[Stored items]
= = = = = = =

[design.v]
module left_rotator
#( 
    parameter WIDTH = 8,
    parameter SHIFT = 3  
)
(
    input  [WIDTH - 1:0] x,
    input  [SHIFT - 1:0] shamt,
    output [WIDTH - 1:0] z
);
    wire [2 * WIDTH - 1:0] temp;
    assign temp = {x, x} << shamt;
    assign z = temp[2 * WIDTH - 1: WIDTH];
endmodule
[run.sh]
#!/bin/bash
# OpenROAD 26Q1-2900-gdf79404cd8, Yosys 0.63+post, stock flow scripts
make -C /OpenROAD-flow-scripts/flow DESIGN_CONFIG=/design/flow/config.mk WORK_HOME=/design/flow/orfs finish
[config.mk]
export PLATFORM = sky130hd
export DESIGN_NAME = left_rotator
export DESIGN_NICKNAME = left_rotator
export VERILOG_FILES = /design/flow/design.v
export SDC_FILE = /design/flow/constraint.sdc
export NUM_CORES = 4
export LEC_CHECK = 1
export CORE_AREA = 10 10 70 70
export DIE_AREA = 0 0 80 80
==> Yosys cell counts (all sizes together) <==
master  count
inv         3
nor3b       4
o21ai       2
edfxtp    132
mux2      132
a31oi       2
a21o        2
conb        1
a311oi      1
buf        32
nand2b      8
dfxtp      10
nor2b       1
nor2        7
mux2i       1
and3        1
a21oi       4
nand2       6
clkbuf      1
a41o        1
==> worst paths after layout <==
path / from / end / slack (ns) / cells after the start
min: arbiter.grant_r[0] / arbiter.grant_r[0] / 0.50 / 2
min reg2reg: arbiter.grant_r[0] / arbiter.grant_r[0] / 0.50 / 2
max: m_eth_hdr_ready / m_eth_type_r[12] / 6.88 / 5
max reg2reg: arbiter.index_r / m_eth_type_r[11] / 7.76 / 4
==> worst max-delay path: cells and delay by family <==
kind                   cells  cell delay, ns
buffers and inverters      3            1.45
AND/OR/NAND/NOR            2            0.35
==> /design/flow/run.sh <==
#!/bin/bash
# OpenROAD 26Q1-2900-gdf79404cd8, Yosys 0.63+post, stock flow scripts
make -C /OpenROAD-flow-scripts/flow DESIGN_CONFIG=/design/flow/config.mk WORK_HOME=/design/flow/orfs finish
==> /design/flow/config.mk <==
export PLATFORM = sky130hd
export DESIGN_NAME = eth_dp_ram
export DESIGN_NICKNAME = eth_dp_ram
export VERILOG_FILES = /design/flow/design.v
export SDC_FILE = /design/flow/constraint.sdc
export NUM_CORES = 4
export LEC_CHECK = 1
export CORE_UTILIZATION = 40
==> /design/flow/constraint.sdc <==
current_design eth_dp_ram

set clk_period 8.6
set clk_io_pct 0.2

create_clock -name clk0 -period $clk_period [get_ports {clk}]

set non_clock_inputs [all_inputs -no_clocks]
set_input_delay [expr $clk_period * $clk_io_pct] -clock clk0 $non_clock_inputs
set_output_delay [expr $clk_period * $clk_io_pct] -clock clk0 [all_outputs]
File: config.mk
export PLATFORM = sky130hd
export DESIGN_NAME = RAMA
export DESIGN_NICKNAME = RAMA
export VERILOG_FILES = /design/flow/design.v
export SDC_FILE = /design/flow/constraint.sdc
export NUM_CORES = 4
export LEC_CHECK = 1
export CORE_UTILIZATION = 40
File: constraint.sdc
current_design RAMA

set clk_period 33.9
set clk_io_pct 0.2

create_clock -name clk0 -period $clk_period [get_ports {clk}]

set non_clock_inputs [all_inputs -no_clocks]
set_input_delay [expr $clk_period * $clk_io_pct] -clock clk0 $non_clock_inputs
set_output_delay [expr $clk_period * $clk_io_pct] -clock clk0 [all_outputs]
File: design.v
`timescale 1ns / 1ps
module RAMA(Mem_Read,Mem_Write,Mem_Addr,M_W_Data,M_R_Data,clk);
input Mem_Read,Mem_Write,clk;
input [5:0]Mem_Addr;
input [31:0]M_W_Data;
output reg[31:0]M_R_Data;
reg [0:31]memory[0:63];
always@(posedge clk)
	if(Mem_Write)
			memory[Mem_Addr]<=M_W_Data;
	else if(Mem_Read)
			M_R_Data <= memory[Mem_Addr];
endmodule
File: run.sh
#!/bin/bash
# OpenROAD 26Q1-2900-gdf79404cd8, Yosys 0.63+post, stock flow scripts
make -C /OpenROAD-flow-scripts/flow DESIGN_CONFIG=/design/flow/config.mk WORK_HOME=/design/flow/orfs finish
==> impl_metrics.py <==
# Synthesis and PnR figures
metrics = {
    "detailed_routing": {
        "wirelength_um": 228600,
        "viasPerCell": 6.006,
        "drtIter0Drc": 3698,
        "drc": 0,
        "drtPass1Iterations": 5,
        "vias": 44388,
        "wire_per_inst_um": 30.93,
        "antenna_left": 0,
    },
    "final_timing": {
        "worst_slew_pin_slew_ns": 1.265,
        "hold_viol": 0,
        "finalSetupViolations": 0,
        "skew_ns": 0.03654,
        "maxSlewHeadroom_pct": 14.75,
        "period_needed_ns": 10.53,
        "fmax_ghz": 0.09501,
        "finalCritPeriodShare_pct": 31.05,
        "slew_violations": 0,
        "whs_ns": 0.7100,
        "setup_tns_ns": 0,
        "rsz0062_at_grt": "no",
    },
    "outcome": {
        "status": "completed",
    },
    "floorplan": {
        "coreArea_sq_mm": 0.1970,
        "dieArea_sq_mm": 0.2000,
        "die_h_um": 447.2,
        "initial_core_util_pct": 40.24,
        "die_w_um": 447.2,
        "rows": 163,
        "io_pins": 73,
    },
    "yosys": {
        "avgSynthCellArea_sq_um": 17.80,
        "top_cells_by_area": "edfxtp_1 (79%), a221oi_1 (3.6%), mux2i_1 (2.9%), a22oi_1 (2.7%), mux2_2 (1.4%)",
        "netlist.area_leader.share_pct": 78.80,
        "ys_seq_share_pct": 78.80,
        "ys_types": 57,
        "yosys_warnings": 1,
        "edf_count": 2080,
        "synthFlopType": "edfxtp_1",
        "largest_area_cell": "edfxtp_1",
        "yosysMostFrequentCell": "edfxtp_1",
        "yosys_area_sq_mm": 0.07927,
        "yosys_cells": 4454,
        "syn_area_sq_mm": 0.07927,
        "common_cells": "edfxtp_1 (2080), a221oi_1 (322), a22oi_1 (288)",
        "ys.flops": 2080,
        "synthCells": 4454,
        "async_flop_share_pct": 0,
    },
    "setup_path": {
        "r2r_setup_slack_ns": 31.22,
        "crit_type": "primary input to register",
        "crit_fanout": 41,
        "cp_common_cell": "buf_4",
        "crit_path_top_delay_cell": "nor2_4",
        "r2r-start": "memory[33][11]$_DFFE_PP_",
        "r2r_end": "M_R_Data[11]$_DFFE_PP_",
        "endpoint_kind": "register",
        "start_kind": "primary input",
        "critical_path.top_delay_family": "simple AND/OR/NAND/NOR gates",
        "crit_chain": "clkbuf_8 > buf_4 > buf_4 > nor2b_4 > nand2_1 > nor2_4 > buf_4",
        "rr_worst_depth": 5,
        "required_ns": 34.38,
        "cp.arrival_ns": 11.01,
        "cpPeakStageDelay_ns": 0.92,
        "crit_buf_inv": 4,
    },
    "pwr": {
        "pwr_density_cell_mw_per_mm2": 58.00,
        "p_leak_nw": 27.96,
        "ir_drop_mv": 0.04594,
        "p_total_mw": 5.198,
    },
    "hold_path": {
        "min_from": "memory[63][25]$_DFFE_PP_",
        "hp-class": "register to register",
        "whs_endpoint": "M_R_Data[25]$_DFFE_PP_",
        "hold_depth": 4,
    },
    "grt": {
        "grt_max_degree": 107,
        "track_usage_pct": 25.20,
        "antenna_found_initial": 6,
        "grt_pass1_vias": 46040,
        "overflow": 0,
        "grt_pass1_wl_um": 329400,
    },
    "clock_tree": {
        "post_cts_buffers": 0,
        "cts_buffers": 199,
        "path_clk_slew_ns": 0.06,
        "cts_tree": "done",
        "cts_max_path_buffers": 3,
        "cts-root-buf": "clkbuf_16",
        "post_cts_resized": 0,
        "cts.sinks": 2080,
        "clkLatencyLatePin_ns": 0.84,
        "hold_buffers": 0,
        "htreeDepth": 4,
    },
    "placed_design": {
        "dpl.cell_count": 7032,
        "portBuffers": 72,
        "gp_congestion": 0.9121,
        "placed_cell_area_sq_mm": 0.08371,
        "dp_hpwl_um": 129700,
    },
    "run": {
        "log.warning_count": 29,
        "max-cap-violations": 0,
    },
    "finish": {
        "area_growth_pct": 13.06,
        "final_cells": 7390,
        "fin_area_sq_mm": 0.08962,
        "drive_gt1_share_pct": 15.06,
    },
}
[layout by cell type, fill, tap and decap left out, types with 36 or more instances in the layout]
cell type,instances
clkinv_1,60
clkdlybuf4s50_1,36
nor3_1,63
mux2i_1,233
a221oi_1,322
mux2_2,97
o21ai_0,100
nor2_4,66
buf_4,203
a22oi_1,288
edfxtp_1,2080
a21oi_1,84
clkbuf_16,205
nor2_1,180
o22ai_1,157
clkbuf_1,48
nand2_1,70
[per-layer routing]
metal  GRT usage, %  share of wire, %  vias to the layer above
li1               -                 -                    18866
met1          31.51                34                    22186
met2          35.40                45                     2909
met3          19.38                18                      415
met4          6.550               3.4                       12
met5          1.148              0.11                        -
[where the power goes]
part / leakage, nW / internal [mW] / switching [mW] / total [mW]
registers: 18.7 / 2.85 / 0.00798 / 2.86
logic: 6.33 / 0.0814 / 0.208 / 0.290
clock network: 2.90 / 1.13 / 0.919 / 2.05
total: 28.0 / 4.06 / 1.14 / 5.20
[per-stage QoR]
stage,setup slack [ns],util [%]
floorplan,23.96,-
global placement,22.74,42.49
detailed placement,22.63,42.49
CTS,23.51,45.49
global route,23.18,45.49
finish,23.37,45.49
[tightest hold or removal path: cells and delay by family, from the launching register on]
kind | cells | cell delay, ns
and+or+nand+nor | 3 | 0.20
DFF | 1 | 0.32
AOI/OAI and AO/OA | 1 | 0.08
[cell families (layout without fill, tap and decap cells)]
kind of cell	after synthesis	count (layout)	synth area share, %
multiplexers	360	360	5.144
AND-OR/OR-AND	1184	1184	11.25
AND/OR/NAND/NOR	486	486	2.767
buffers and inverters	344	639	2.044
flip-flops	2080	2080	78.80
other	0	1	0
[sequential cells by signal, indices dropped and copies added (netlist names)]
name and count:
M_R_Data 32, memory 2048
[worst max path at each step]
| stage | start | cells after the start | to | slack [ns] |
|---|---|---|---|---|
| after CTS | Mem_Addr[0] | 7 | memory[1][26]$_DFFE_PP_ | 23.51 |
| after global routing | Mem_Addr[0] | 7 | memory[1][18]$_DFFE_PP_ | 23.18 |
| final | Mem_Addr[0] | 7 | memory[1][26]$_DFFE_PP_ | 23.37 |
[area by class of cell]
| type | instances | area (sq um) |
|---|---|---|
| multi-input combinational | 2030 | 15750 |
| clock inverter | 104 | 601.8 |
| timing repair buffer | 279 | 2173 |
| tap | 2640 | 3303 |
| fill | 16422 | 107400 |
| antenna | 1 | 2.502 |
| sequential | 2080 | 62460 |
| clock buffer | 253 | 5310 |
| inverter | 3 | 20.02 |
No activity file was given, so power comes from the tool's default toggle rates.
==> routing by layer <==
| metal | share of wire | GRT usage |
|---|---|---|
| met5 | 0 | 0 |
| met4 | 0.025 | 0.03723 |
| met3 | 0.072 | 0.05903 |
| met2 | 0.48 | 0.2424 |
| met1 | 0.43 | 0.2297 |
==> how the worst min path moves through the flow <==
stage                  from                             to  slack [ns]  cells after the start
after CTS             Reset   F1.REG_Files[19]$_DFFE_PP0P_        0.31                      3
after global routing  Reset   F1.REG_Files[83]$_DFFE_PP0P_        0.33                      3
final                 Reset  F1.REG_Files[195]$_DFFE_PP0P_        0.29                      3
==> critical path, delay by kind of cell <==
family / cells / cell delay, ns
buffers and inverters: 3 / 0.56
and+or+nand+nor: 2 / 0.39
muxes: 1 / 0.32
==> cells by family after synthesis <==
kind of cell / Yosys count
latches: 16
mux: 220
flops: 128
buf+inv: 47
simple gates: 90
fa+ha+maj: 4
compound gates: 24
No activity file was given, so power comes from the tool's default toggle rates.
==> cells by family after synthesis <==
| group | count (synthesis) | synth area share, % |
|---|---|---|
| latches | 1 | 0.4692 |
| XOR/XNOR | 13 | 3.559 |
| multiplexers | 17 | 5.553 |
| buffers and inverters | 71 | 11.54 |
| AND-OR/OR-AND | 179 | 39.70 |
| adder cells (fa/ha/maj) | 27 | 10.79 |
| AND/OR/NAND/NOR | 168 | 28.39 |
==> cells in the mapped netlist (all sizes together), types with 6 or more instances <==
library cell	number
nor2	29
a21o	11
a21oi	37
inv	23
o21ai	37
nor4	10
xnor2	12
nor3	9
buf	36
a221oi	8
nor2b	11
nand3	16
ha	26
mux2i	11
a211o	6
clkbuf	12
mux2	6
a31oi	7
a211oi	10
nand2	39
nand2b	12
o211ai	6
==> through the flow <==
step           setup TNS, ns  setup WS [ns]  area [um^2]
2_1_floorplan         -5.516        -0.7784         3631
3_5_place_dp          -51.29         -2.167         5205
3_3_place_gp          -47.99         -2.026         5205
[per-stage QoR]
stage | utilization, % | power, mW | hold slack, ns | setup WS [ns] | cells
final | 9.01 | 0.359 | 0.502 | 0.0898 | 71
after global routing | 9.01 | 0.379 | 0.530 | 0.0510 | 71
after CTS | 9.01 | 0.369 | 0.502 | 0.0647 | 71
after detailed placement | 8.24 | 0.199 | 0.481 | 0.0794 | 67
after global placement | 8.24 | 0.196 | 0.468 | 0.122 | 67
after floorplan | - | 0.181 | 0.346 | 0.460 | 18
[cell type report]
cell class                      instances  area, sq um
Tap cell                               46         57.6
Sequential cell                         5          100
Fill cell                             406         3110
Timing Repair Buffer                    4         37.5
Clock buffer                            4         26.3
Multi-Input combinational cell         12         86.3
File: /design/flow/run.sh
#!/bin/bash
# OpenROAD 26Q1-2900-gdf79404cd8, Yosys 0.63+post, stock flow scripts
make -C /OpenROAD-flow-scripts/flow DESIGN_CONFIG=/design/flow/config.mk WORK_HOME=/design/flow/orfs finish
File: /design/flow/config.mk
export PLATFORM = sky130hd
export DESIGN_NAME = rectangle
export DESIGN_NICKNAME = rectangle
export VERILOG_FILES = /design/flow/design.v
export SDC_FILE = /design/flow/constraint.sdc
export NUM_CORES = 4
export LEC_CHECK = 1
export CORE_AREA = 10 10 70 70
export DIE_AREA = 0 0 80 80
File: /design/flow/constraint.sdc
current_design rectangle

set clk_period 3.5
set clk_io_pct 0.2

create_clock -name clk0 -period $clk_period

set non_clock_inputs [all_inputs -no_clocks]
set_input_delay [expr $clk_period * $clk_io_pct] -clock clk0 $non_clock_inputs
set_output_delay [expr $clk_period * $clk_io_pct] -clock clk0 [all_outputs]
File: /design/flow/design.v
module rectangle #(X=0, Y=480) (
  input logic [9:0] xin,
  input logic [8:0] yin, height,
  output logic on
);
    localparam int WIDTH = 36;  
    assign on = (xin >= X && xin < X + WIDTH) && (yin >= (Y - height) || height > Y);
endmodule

= = = = = = =

**EXERCISE**
How many lines of these entries contain the string "sizes"? Reply with the number alone.

**WRITTEN RESPONSE**
2